Task description:
In the entries below, find the line with "key_full <= 1'b1;" and the line with "data_out = '0;"; give again those lines and every line between them, exactly.

---------- Supplied data

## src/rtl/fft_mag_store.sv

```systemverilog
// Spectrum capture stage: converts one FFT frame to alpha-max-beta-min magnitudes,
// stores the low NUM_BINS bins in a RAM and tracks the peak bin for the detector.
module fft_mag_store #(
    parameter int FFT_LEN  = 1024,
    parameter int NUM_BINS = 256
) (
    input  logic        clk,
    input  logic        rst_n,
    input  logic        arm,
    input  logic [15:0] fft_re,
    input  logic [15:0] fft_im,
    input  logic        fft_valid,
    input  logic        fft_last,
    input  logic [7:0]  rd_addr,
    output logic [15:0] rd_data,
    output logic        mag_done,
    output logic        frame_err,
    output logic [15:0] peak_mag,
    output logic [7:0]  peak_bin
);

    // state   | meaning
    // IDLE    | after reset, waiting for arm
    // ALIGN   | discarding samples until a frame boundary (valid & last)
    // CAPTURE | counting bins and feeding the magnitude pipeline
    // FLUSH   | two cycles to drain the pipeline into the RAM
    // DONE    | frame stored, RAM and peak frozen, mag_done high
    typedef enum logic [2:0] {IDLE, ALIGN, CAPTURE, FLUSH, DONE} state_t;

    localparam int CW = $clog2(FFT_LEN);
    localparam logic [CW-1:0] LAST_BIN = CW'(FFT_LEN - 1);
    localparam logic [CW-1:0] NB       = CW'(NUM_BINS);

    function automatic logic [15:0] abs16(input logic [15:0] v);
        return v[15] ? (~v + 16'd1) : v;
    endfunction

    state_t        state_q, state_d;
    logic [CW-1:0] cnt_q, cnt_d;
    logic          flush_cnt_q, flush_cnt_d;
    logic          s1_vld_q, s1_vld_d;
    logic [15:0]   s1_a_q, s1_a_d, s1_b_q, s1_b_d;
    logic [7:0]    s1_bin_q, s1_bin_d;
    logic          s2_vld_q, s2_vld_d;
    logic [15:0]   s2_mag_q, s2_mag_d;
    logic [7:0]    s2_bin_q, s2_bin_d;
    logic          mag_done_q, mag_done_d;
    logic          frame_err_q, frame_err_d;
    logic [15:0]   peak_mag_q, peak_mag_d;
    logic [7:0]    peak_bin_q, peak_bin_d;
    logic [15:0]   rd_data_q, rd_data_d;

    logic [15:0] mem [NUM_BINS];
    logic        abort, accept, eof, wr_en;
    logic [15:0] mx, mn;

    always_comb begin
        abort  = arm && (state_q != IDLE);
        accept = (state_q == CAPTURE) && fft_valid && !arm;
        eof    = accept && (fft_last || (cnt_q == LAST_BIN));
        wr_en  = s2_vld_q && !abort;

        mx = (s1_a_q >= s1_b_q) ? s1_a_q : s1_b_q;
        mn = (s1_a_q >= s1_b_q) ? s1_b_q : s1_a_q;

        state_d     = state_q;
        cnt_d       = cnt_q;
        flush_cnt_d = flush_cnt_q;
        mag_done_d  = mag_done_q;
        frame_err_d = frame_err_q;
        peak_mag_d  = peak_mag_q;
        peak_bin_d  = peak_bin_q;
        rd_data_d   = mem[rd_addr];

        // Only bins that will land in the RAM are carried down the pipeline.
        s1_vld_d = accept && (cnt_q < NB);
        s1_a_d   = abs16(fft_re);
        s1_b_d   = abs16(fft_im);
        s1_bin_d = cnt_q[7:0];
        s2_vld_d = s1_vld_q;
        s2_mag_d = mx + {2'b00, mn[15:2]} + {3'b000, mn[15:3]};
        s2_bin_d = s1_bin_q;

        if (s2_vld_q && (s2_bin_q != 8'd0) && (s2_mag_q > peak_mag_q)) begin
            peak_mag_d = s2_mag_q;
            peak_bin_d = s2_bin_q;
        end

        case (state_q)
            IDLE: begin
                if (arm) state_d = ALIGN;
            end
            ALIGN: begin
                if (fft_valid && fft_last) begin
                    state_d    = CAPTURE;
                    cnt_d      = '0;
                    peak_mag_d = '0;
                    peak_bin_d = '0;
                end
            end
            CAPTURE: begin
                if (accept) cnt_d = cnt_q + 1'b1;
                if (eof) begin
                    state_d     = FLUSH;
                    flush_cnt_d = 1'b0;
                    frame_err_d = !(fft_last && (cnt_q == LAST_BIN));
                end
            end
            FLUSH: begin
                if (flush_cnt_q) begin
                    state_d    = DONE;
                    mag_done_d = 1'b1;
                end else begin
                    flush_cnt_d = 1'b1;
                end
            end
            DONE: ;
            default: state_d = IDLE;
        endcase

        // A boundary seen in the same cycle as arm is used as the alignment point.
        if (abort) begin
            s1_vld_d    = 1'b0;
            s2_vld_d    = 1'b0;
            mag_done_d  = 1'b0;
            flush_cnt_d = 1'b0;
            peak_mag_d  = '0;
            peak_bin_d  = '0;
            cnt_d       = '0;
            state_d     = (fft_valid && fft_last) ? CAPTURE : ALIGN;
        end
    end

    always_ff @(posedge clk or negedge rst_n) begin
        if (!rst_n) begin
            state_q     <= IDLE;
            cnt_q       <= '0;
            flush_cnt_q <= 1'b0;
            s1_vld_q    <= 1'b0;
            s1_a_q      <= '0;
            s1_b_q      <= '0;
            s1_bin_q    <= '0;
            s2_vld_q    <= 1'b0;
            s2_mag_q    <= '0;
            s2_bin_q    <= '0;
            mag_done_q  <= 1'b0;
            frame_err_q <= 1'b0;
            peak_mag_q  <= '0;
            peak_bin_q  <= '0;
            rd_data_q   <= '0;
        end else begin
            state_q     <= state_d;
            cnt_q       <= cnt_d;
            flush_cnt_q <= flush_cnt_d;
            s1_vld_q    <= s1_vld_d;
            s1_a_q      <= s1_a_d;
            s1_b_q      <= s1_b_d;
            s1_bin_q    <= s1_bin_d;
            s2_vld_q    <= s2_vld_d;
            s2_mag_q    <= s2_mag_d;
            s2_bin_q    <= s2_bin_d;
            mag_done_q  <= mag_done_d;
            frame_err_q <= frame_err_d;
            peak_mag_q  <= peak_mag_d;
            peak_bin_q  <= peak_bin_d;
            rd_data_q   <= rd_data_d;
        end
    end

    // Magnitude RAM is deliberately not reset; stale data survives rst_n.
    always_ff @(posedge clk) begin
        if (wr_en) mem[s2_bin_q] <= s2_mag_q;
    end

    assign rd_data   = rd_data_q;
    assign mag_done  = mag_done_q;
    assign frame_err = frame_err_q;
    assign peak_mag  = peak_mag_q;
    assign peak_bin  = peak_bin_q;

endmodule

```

--------------------
---------- Supplied data

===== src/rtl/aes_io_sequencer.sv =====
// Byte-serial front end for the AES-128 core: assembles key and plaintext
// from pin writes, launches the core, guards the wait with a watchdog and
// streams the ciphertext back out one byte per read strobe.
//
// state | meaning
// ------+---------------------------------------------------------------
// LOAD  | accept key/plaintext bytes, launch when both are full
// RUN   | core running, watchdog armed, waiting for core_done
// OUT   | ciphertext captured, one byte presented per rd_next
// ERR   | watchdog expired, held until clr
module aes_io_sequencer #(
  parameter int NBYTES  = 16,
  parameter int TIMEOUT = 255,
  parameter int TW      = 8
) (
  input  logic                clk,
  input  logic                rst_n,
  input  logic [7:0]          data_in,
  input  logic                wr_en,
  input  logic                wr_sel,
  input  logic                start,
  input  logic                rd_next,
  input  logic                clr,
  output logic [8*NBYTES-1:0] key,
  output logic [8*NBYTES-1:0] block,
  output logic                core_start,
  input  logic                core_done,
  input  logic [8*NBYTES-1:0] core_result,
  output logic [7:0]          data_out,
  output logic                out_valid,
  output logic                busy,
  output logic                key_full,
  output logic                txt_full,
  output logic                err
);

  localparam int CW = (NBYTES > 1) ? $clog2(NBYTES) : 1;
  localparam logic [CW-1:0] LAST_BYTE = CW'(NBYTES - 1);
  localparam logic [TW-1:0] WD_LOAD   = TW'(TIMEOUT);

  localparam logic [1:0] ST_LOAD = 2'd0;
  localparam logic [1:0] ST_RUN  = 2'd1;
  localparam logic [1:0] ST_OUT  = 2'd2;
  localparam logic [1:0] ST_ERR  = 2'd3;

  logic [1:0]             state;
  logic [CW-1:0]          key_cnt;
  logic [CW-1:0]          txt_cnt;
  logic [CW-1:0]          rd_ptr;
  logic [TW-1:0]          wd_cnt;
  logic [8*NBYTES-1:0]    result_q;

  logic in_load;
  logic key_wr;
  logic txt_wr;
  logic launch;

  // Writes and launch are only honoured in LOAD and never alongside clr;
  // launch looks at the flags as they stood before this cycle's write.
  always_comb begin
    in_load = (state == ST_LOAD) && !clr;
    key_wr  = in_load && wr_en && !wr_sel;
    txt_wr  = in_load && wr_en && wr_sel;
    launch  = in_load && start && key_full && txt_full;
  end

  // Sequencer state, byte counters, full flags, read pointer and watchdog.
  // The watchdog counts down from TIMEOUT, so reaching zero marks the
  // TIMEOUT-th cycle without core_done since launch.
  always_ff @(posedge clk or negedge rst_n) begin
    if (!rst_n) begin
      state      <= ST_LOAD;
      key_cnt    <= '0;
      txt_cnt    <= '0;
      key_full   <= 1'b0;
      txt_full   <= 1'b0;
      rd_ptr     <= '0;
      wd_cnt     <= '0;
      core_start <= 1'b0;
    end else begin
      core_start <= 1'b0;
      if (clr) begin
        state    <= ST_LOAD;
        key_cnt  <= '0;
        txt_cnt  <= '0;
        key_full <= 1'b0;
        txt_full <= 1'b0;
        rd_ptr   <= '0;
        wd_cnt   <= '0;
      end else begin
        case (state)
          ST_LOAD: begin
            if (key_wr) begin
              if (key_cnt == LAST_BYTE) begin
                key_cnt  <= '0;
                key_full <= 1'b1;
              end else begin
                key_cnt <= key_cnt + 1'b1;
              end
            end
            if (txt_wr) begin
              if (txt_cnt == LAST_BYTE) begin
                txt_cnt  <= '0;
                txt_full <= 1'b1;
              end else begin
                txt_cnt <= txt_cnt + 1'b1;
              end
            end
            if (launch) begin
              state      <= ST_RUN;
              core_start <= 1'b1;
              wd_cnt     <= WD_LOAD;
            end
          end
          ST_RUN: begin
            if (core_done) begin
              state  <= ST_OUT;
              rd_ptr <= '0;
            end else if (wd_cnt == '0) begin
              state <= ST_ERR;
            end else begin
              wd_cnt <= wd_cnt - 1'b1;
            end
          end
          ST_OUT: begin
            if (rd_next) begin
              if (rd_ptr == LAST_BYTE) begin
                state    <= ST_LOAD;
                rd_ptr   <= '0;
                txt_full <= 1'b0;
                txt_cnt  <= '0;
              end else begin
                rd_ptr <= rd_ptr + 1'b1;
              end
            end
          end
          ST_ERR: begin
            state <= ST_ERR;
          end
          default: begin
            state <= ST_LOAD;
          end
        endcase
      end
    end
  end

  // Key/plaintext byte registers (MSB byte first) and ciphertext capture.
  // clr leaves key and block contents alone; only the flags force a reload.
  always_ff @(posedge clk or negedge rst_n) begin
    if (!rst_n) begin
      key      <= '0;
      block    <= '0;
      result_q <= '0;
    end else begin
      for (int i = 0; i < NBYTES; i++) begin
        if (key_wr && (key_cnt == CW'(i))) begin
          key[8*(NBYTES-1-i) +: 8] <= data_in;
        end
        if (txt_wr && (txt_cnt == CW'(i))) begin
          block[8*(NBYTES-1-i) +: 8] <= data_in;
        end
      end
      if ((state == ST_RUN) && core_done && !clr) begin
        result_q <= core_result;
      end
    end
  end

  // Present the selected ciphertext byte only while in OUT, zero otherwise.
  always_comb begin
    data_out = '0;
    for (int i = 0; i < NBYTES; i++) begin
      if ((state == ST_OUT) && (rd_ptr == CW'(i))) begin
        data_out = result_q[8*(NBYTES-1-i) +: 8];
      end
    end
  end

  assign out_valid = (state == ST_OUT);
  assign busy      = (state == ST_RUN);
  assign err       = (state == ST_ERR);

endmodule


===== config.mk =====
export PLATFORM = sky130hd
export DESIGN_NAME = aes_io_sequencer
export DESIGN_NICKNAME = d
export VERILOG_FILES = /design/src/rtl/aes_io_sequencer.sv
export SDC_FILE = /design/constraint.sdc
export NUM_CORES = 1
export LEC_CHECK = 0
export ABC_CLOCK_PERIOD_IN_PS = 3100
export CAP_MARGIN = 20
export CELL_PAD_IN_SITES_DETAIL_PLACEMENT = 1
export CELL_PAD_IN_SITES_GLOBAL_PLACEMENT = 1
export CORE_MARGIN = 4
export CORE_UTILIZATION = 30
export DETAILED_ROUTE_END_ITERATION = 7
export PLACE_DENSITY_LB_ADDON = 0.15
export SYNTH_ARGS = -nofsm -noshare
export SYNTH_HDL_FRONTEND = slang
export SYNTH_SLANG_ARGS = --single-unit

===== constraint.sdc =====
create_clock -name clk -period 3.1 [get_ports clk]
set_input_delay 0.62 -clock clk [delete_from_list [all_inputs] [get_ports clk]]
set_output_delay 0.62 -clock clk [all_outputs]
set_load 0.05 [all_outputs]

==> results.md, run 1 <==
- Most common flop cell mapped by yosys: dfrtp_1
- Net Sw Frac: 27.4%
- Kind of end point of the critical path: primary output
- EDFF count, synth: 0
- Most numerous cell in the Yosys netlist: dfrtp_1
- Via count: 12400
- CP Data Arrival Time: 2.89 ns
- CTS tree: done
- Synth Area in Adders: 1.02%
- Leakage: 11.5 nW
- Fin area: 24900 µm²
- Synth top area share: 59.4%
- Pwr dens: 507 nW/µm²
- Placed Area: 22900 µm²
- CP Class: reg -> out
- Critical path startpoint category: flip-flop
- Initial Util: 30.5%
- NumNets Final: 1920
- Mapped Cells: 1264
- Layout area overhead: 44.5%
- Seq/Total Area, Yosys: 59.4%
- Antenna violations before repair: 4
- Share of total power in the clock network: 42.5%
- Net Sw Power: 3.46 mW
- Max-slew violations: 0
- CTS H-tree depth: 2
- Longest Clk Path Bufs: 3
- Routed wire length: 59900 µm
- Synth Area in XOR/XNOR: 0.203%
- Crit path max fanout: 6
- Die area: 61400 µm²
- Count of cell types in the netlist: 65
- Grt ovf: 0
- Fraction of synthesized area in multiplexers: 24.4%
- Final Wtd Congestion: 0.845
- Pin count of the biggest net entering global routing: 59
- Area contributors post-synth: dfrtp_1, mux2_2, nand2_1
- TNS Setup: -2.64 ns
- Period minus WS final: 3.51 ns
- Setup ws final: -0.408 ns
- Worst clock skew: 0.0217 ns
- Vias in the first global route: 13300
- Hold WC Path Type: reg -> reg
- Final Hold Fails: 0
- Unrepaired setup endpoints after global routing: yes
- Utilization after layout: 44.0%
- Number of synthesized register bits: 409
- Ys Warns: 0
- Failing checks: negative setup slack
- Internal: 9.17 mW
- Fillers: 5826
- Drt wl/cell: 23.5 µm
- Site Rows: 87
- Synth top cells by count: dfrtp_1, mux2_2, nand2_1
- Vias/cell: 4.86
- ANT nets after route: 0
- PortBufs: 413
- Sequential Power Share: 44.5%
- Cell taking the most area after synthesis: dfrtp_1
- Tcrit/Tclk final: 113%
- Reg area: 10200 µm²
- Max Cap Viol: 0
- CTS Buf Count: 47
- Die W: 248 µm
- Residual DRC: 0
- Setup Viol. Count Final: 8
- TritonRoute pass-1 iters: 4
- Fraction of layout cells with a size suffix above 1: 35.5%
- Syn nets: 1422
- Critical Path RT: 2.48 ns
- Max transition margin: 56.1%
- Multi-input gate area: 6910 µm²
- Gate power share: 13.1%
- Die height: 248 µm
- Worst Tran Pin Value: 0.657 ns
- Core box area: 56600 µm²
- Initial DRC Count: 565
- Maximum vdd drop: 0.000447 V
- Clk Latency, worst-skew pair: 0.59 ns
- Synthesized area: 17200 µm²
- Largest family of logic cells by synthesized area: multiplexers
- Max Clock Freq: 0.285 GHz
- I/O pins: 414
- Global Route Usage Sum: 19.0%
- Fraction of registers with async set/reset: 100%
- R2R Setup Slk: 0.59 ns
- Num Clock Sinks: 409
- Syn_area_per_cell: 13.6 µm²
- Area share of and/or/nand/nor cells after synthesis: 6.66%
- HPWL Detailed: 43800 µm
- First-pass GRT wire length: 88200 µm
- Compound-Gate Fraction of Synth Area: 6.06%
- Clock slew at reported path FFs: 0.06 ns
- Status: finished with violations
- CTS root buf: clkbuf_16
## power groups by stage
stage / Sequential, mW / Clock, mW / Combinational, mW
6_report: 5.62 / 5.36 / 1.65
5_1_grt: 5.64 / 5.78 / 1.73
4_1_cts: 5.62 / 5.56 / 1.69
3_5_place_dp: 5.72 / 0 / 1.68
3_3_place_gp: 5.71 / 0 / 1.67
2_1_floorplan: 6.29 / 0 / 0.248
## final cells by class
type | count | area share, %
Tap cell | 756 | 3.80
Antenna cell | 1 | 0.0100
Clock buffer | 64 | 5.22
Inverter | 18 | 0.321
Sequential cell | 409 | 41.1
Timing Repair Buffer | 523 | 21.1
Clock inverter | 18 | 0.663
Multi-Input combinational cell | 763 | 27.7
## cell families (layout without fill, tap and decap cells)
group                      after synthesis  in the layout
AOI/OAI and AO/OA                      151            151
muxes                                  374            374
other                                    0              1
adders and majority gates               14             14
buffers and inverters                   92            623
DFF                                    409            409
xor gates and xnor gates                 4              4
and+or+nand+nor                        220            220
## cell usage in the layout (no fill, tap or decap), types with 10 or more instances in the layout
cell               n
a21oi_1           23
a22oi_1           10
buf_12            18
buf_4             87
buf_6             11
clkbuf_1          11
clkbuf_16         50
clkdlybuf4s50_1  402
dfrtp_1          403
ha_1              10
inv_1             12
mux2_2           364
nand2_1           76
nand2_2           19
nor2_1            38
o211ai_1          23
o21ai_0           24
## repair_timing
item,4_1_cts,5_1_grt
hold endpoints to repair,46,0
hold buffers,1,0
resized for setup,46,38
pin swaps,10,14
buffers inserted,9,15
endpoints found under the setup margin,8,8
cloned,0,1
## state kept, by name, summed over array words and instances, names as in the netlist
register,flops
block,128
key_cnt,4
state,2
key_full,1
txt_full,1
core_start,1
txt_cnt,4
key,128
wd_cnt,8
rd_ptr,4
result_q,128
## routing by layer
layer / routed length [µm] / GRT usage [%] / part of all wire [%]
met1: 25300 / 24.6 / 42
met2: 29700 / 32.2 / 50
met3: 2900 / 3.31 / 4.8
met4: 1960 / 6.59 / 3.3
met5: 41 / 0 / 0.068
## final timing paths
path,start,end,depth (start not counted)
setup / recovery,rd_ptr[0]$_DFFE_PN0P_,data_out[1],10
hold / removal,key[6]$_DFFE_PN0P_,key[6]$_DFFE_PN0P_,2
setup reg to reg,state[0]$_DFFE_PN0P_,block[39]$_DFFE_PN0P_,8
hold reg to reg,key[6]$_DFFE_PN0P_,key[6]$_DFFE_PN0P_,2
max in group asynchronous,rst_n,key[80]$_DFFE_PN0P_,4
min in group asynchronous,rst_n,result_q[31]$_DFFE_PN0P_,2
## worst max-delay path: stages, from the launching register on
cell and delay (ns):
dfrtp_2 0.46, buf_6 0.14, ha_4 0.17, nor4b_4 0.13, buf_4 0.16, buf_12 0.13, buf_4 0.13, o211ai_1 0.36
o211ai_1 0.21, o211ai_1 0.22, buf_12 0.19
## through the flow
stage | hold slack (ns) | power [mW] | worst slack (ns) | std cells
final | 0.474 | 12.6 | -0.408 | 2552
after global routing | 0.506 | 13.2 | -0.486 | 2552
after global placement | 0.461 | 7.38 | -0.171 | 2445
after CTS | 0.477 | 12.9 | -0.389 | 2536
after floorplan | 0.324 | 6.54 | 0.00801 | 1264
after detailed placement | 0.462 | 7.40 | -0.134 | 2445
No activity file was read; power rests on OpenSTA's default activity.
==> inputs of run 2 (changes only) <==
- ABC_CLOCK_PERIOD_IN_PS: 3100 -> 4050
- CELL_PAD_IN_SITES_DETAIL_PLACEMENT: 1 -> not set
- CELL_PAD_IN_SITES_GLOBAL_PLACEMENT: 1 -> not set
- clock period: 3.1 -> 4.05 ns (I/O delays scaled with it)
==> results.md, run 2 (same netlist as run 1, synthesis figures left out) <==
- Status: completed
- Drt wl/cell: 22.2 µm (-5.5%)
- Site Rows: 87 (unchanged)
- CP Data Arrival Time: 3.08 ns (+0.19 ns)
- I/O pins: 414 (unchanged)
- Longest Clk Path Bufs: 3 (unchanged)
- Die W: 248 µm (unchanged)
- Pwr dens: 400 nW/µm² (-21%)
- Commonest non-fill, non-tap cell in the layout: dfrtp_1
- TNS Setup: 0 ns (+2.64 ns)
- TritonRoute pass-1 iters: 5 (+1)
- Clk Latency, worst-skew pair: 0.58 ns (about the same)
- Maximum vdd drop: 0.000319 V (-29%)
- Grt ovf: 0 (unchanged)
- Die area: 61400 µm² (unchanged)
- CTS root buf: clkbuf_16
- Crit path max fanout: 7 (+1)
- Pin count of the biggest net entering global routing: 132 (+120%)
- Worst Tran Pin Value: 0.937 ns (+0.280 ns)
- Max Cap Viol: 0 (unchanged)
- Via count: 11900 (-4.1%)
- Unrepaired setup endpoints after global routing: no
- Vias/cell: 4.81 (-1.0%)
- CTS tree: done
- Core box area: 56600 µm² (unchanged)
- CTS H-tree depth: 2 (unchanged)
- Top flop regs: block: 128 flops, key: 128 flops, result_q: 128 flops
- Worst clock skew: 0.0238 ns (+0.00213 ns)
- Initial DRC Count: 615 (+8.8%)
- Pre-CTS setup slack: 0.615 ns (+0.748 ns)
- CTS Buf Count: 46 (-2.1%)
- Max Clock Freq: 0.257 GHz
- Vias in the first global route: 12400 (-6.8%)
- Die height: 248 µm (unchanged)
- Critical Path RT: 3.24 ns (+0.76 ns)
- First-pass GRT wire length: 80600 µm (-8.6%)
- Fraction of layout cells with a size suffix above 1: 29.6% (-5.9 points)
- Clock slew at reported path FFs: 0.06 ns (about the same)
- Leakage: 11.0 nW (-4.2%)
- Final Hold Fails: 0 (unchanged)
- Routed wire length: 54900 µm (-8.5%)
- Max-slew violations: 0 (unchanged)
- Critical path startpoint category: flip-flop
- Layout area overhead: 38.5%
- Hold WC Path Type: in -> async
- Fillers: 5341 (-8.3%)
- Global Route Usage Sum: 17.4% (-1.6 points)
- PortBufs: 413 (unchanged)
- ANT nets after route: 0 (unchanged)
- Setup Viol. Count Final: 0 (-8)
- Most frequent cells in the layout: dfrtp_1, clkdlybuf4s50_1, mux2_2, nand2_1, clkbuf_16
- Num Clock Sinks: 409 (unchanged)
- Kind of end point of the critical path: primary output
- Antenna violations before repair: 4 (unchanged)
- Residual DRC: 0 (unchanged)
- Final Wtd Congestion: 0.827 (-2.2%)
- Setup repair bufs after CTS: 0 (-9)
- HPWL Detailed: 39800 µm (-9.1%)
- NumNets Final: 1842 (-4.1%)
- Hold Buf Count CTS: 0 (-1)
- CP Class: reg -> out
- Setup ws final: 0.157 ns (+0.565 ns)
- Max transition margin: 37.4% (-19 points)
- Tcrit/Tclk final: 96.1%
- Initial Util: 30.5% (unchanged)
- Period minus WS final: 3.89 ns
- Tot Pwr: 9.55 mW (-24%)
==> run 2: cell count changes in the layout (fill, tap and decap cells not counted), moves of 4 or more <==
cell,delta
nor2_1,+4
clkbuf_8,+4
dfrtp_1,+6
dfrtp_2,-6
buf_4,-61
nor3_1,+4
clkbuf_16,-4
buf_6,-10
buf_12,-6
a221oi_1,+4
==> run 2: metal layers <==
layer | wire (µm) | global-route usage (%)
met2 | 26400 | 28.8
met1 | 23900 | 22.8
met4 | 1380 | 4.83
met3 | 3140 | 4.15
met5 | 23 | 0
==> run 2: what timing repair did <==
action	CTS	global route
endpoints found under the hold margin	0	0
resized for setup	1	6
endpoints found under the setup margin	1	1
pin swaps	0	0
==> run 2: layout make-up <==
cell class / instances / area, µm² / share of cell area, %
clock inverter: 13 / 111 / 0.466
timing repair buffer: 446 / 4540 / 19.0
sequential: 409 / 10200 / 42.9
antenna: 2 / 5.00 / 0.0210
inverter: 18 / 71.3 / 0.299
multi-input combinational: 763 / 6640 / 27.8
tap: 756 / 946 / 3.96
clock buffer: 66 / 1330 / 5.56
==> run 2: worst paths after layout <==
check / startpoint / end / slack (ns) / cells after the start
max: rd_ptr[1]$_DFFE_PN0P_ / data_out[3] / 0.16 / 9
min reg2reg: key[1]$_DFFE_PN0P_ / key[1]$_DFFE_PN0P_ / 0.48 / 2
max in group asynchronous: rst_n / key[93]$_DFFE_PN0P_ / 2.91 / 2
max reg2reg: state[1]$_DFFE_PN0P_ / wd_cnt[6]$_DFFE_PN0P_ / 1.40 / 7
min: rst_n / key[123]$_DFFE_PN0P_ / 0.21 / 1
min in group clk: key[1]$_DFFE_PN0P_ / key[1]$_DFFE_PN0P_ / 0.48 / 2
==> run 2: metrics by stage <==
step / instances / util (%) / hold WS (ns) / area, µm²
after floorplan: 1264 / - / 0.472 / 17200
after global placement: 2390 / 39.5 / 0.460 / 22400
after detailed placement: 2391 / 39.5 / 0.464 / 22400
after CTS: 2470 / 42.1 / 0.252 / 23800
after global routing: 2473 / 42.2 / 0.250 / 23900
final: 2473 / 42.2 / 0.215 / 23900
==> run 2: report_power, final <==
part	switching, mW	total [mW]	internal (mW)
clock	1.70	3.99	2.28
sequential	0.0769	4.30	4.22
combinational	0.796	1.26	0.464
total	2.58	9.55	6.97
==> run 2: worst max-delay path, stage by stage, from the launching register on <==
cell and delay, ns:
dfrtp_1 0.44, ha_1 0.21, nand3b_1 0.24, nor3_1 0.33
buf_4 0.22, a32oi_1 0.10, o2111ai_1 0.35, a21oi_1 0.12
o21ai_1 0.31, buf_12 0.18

--------------------

Answer to this problem:
                key_full <= 1'b1;
              end else begin
                key_cnt <= key_cnt + 1'b1;
              end
            end
            if (txt_wr) begin
              if (txt_cnt == LAST_BYTE) begin
                txt_cnt  <= '0;
                txt_full <= 1'b1;
              end else begin
                txt_cnt <= txt_cnt + 1'b1;
              end
            end
            if (launch) begin
              state      <= ST_RUN;
              core_start <= 1'b1;
              wd_cnt     <= WD_LOAD;
            end
          end
          ST_RUN: begin
            if (core_done) begin
              state  <= ST_OUT;
              rd_ptr <= '0;
            end else if (wd_cnt == '0) begin
              state <= ST_ERR;
            end else begin
              wd_cnt <= wd_cnt - 1'b1;
            end
          end
          ST_OUT: begin
            if (rd_next) begin
              if (rd_ptr == LAST_BYTE) begin
                state    <= ST_LOAD;
                rd_ptr   <= '0;
                txt_full <= 1'b0;
                txt_cnt  <= '0;
              end else begin
                rd_ptr <= rd_ptr + 1'b1;
              end
            end
          end
          ST_ERR: begin
            state <= ST_ERR;
          end
          default: begin
            state <= ST_LOAD;
          end
        endcase
      end
    end
  end

  // Key/plaintext byte registers (MSB byte first) and ciphertext capture.
  // clr leaves key and block contents alone; only the flags force a reload.
  always_ff @(posedge clk or negedge rst_n) begin
    if (!rst_n) begin
      key      <= '0;
      block    <= '0;
      result_q <= '0;
    end else begin
      for (int i = 0; i < NBYTES; i++) begin
        if (key_wr && (key_cnt == CW'(i))) begin
          key[8*(NBYTES-1-i) +: 8] <= data_in;
        end
        if (txt_wr && (txt_cnt == CW'(i))) begin
          block[8*(NBYTES-1-i) +: 8] <= data_in;
        end
      end
      if ((state == ST_RUN) && core_done && !clr) begin
        result_q <= core_result;
      end
    end
  end

  // Present the selected ciphertext byte only while in OUT, zero otherwise.
  always_comb begin
    data_out = '0;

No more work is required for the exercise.